- **Records for this task**:
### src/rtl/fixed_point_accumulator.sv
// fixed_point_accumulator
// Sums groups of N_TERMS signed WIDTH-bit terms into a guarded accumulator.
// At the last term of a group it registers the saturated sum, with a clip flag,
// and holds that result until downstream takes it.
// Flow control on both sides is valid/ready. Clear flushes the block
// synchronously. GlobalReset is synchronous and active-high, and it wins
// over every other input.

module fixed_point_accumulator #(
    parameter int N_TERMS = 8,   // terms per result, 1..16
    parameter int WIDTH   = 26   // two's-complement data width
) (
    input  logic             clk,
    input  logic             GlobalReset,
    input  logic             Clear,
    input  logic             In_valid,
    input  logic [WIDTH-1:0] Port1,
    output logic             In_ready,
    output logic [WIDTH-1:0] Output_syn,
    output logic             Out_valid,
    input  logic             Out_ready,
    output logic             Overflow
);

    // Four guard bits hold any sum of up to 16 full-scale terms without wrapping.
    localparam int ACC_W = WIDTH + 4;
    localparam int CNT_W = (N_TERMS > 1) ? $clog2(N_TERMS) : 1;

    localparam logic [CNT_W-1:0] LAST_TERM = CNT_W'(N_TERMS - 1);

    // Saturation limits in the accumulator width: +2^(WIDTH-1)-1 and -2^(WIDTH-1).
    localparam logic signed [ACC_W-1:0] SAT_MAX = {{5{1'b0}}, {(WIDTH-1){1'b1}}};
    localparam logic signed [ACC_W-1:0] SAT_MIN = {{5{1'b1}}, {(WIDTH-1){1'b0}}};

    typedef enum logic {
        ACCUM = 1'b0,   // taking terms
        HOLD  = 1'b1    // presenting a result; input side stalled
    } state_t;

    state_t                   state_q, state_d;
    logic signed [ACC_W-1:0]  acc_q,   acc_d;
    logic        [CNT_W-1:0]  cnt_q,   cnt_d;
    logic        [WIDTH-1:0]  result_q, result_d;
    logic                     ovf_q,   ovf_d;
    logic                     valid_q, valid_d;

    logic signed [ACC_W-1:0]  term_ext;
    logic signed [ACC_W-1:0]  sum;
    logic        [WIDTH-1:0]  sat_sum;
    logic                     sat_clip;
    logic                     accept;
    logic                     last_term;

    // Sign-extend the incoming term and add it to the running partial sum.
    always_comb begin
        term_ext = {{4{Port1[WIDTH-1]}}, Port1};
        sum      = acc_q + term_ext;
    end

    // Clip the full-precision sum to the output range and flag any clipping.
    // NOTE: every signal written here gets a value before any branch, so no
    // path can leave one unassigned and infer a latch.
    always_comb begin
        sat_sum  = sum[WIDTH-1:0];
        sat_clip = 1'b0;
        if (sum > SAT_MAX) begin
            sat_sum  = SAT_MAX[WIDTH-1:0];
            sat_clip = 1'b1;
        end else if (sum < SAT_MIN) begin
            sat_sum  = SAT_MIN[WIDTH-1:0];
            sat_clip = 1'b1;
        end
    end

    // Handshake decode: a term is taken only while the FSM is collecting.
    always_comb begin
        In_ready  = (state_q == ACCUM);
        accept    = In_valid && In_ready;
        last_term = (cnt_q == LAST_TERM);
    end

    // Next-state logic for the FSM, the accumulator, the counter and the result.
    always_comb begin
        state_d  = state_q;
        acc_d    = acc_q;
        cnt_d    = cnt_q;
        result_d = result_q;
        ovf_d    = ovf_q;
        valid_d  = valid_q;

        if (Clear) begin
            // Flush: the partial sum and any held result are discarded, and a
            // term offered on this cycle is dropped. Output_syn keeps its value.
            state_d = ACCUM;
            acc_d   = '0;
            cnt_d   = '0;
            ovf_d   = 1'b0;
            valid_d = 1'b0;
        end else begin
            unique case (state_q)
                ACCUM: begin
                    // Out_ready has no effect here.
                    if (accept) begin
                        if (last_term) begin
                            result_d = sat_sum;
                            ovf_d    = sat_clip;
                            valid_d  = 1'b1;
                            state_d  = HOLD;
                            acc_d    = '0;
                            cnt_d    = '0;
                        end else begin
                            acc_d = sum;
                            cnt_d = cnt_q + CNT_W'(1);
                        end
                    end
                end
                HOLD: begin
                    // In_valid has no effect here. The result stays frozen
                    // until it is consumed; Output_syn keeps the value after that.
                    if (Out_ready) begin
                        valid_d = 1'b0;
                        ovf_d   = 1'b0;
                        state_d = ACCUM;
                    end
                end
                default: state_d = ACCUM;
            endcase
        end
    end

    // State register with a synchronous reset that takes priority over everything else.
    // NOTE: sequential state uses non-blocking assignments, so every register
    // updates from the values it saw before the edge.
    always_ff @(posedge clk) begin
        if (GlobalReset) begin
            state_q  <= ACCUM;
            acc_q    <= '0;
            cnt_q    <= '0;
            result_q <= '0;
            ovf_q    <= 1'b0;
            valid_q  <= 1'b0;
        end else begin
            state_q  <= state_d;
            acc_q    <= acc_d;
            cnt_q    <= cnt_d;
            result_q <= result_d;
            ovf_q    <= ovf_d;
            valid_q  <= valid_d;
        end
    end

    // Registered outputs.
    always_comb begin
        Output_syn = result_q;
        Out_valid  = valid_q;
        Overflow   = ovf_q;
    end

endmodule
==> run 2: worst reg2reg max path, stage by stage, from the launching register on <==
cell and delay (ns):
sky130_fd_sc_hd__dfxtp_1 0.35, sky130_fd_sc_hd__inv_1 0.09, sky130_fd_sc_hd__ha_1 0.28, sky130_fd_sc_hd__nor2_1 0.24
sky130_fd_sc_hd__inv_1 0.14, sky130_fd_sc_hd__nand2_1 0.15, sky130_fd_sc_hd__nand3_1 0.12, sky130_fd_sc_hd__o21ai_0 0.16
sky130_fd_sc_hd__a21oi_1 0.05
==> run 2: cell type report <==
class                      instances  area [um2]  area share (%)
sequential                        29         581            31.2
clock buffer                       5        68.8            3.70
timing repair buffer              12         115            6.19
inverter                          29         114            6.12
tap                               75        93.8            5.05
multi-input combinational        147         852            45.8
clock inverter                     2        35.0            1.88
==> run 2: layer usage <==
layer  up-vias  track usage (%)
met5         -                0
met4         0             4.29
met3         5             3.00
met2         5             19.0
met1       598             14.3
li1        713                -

- **Task**:
What lines in the material mention "inverter"? Copy every one of them.

- **Exercise solution**:
inverter                          29         114            6.12
clock inverter                     2        35.0            1.88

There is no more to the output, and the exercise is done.